▼
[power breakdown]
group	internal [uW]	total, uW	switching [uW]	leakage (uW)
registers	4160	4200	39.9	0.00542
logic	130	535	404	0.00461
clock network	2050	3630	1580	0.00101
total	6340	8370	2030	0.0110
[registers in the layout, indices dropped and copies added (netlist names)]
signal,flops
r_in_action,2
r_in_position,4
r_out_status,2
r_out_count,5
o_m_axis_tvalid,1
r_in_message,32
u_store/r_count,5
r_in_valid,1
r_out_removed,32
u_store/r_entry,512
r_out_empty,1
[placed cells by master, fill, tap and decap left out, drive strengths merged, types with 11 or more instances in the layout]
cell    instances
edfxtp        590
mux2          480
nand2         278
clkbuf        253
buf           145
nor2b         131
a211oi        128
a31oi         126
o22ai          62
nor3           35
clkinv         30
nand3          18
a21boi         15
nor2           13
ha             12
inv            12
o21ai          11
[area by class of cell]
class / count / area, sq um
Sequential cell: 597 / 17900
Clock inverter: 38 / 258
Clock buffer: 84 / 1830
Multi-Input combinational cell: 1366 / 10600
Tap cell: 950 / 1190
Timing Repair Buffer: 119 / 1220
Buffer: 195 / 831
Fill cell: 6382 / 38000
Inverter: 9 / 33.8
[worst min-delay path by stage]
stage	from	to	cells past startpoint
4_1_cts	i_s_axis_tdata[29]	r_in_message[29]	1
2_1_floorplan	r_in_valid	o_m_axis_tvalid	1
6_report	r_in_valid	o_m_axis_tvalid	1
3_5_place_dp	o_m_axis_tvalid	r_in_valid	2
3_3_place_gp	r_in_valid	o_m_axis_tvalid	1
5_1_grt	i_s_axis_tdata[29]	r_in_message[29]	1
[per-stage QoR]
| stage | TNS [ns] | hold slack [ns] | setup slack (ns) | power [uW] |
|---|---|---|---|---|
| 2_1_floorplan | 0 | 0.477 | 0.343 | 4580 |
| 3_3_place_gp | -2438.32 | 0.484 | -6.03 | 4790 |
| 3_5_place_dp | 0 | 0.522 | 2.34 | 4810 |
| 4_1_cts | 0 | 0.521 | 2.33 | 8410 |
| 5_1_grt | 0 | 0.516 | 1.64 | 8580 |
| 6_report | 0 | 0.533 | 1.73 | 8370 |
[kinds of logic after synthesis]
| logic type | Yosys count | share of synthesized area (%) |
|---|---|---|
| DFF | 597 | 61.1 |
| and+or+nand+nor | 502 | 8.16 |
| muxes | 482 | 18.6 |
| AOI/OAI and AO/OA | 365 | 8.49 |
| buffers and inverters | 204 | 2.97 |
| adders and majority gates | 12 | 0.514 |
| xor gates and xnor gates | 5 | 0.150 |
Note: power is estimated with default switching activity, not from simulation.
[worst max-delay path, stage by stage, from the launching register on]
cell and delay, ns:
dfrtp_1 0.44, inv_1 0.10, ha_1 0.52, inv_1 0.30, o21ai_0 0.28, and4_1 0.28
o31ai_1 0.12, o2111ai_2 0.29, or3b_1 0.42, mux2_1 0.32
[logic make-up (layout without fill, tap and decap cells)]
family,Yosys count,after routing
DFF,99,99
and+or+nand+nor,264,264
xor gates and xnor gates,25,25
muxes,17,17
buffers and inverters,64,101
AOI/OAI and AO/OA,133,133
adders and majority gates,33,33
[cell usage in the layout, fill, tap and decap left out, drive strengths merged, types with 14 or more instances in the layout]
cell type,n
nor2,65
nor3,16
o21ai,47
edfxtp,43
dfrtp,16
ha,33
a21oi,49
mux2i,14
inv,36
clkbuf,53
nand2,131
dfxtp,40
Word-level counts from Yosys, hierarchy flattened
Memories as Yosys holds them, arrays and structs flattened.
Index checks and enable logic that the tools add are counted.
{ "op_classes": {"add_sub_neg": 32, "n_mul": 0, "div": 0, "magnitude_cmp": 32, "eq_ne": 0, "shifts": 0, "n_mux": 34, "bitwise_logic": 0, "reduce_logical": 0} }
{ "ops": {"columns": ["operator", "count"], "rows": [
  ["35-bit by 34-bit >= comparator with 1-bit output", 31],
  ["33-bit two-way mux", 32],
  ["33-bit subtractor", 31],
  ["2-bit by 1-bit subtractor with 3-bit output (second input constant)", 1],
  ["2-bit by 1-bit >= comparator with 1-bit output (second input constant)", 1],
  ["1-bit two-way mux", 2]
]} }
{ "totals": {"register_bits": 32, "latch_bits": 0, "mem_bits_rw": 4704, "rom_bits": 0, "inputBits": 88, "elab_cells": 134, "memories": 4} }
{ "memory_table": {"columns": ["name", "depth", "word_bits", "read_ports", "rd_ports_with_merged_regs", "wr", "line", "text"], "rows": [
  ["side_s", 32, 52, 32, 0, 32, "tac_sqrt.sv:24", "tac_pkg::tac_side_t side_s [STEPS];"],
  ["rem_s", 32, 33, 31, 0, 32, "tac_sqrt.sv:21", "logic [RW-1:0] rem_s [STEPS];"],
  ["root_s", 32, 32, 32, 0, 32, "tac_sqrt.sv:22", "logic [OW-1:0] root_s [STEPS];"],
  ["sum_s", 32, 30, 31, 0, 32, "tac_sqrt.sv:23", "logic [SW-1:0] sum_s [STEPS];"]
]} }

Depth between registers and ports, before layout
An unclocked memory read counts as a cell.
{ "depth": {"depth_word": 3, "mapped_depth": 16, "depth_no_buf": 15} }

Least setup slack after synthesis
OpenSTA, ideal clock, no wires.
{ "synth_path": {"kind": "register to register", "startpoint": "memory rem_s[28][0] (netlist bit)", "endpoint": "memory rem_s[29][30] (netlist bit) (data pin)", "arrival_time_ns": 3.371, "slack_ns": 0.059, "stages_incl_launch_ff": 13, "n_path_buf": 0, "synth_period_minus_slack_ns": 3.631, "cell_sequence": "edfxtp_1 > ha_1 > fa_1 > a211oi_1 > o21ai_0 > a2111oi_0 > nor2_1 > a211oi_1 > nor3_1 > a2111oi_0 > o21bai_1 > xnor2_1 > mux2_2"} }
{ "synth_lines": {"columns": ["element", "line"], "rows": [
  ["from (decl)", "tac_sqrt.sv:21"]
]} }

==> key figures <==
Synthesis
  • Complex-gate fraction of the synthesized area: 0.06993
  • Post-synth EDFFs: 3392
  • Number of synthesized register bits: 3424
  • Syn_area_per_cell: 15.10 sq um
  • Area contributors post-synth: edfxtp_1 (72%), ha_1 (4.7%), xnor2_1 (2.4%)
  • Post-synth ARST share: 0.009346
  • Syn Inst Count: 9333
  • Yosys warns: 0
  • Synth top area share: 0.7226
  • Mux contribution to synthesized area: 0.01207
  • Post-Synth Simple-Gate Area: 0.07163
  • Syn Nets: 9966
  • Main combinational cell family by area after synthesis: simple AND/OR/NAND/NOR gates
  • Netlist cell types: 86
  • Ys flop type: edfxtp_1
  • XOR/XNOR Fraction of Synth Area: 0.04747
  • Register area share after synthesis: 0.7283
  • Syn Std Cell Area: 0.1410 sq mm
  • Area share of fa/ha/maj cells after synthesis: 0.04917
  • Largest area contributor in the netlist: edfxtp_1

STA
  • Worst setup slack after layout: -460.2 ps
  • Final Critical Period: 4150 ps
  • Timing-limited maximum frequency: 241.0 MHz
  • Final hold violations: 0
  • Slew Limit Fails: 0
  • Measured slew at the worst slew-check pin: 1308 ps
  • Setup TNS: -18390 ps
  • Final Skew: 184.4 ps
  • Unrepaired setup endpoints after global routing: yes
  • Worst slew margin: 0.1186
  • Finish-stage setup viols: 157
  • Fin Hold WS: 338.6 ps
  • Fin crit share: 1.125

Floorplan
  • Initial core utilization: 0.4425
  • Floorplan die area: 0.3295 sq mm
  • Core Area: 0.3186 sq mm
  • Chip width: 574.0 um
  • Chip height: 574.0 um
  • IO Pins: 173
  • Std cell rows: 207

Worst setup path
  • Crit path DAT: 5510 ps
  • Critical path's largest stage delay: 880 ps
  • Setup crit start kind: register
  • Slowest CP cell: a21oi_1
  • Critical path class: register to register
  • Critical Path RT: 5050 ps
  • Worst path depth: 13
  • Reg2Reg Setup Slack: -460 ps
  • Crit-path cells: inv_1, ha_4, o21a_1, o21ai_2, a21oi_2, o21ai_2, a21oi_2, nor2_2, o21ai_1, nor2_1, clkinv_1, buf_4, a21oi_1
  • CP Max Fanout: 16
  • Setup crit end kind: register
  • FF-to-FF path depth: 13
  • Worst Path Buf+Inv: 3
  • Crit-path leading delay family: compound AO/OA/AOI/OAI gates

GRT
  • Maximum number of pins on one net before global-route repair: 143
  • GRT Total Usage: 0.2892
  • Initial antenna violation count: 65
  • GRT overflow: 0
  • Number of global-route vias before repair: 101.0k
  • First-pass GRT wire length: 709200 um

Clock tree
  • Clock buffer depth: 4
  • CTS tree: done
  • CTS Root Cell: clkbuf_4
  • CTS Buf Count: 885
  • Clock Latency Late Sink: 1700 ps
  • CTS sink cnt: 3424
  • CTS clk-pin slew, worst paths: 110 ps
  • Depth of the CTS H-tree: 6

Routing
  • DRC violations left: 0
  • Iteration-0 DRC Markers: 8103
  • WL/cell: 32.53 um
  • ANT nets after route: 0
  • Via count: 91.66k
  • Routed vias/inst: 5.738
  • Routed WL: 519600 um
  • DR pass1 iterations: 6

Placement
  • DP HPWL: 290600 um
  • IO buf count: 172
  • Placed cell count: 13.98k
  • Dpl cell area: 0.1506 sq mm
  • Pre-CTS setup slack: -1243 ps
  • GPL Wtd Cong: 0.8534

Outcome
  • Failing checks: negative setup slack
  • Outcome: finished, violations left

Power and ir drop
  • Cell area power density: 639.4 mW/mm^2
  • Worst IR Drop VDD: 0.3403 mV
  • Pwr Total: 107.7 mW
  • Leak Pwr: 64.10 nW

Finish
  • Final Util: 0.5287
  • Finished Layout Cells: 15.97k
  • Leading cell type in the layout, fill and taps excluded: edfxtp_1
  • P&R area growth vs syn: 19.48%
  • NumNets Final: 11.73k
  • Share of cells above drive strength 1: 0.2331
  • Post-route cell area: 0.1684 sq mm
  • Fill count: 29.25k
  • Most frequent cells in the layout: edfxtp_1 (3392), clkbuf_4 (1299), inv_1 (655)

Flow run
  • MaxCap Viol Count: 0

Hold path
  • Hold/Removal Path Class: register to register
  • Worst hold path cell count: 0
**config.mk**
```make
export PLATFORM = sky130hd
export DESIGN_NAME = txcon_ram
export DESIGN_NICKNAME = d
export VERILOG_FILES = /design/src/hw/rtl/txcon_ram.sv
export SDC_FILE = /design/constraint.sdc
export NUM_CORES = 1
export LEC_CHECK = 0
export BUFFER_PORTS_ARGS = -buffer_cell sky130_fd_sc_hd__buf_4
export CELL_PAD_IN_SITES_DETAIL_PLACEMENT = 2
export CELL_PAD_IN_SITES_GLOBAL_PLACEMENT = 2
export CORE_MARGIN = 2
export CORE_UTILIZATION = 45
export CTS_CLUSTER_DIAMETER = 50
export DETAILED_ROUTE_END_ITERATION = 16
export GPL_TIMING_DRIVEN = 0
export PLACE_DENSITY_LB_ADDON = 0.1
export SLEW_MARGIN = 30
export SYNTH_ARGS = -nofsm -noshare
export SYNTH_HDL_FRONTEND = slang
export SYNTH_SLANG_ARGS = --single-unit
```
**constraint.sdc**
```tcl
create_clock -name clk -period 2.1 [get_ports clk]
set_clock_uncertainty 0.15 [all_clocks]
set_input_delay 0.315 -clock clk [delete_from_list [all_inputs] [get_ports clk]]
set_output_delay 0.315 -clock clk [all_outputs]
set_load 0.02 [all_outputs]
```
**src/hw/rtl/txcon_ram.sv**
```systemverilog
// Generic single-write, single-read RAM with registered read data.
`default_nettype none

module txcon_ram #(
  parameter int WIDTH = 8,
  parameter int DEPTH = 64
) (
  input  wire logic                     clk,
  input  wire logic                     we,
  input  wire logic [$clog2(DEPTH)-1:0] waddr,
  input  wire logic [WIDTH-1:0]         wdata,
  input  wire logic                     re,
  input  wire logic [$clog2(DEPTH)-1:0] raddr,
  output      logic [WIDTH-1:0]         rdata
);

  logic [WIDTH-1:0] mem [DEPTH];

  // Write port
  always_ff @(posedge clk) begin
    if (we) begin
      mem[waddr] <= wdata;
    end
  end

  // Registered read, held while idle
  always_ff @(posedge clk) begin
    if (re) begin
      rdata <= mem[raddr];
    end
  end

endmodule

`default_nettype wire

```
==> flow_summary.yaml, run 1 <==
synth:
  ys.flop_type: "edfxtp_1"
  synth-seq-cells: 520
  synth.most_common_cell: "edfxtp_1"
  synthDistinctLibCells: 39
  synthSimpleGateAreaFrac_pct: 3.37
  synth-seq-area-share_pct: 77.1
  syn_avg_cell_area_um2: 21.5
  yosys.area.top_type: "edfxtp_1"
  synth_area_leaders: "edfxtp_1, mux4_2, nor2_1"
  synth_common_cells: "edfxtp_1, mux4_2, nor2_1"
  synth.area.mux_share_pct: 15.9
  synth_top_family_by_area: "multiplexers"
  synth_xor_xnor_area_share_pct: 0
  synth_edf_count: 520
  synthArstFlopShare_pct: 0
  synth_top_cell_area_share_pct: 77.1
  synth_area_um2: 20200
  ys_warn_count: 0
  synth_compound_area_share_pct: 2.06
  synth-adder-area-share_pct: 0
  synth_cells: 940
  syn_nets: 963
sta:
  hold_violations: 0
  fmaxAchievable_ghz: 0.421
  finalSetupViolCount: 31
  finalWorstSetupSlack_ps: -273
  rsz0062_at_grt: "true"
  worstMarginPinSlew_ps: 1030
  relSlewSlack_pct: 31.4
  fin_crit_sh_pct: 113
  finalCriticalPeriod_ps: 2370
  whs_ps: 79.3
  maxSlewViolCount: 0
  tns_ps: -3270
floorplan:
  start_util_pct: 45.7
  std_cell_rows: 77
  die_area_um2: 46700
  die_y_um: 216
  ios: 31
  die_width_um: 216
  coreArea_um2: 44300
place:
  gp_congestion: 0.788
  dp_cells: 1554
  dp_slack_ps: -1600
  dp_hpwl_mm: 37.6
  io_buffer_count: 22
  placed_cell_area_um2: 21200
cts:
  cts_made_buffers: 56
  h-tree-depth: 2
  cts.path.max_buffers: 3
  insertion_delay_ps: 620
  clock_sinks: 520
  clk_pin_slew_worst_paths_ps: 60
  cts_tree: "yes"
  root_buffer: "clkbuf_16"
setup_path:
  critPathSlowestCell: "mux4_2"
  worstPathCellList: "mux4_2 > mux4_2 > nor2_2 > nor3_1 > o2bb2ai_2"
  endpoint_kind: "flip-flop"
  critical_path_required_ps: 2270
  critPathMaxFanout: 1
  crit_arrival_ps: 2550
  critPathKind: "reg2reg"
  worst_path_most_repeated_cell: "mux4_2"
  max_stage_delay_ps: 550
  start_kind: "flip-flop"
finish:
  design_area_um2: 23600
  areaGrowthSynthToFinish_pct: 16.7
  diodes: 0
  utilization_pct: 53.3
  drive_above_1_share_pct: 35.5
  nNetsFinal: 1046
  final_cells: 1662
global_route:
  grt_max_degree: 65
  grtUsageTotal_pct: 26.0
  grt_pass1_vias: 11037
  antenna_found_initial: 0
  overflow: 0
  grt_pass1_wl_mm: 84.3
routing:
  vias: 10328
  wl_per_cell_um: 35.7
  route.detailed.drc: 0
  dr.pass1.iters: 7
  finalWirelength_mm: 59.4
  drtIter0Drc: 1162
  detail-route-antenna-nets: 0
  viasPerCell: 6.21
power:
  ir_worst_vdd_uv: 710
  p_leak_nw: 7.27
  p_per_area_nw_per_um2: 970
  power_mw: 22.9
outcome:
  status: "finished, violations left"
  violations: "negative setup slack"
run:
  maxCapViolCount: 0
worst_hold_path:
  hold_class: "in2reg"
▲
TASK INSTRUCTIONS → Only the lines from the first line of the records through the line containing "r_out_empty,1" should be repeated, exactly as they appear.

RESPONSE AREA →
[power breakdown]
group	internal [uW]	total, uW	switching [uW]	leakage (uW)
registers	4160	4200	39.9	0.00542
logic	130	535	404	0.00461
clock network	2050	3630	1580	0.00101
total	6340	8370	2030	0.0110
[registers in the layout, indices dropped and copies added (netlist names)]
signal,flops
r_in_action,2
r_in_position,4
r_out_status,2
r_out_count,5
o_m_axis_tvalid,1
r_in_message,32
u_store/r_count,5
r_in_valid,1
r_out_removed,32
u_store/r_entry,512
r_out_empty,1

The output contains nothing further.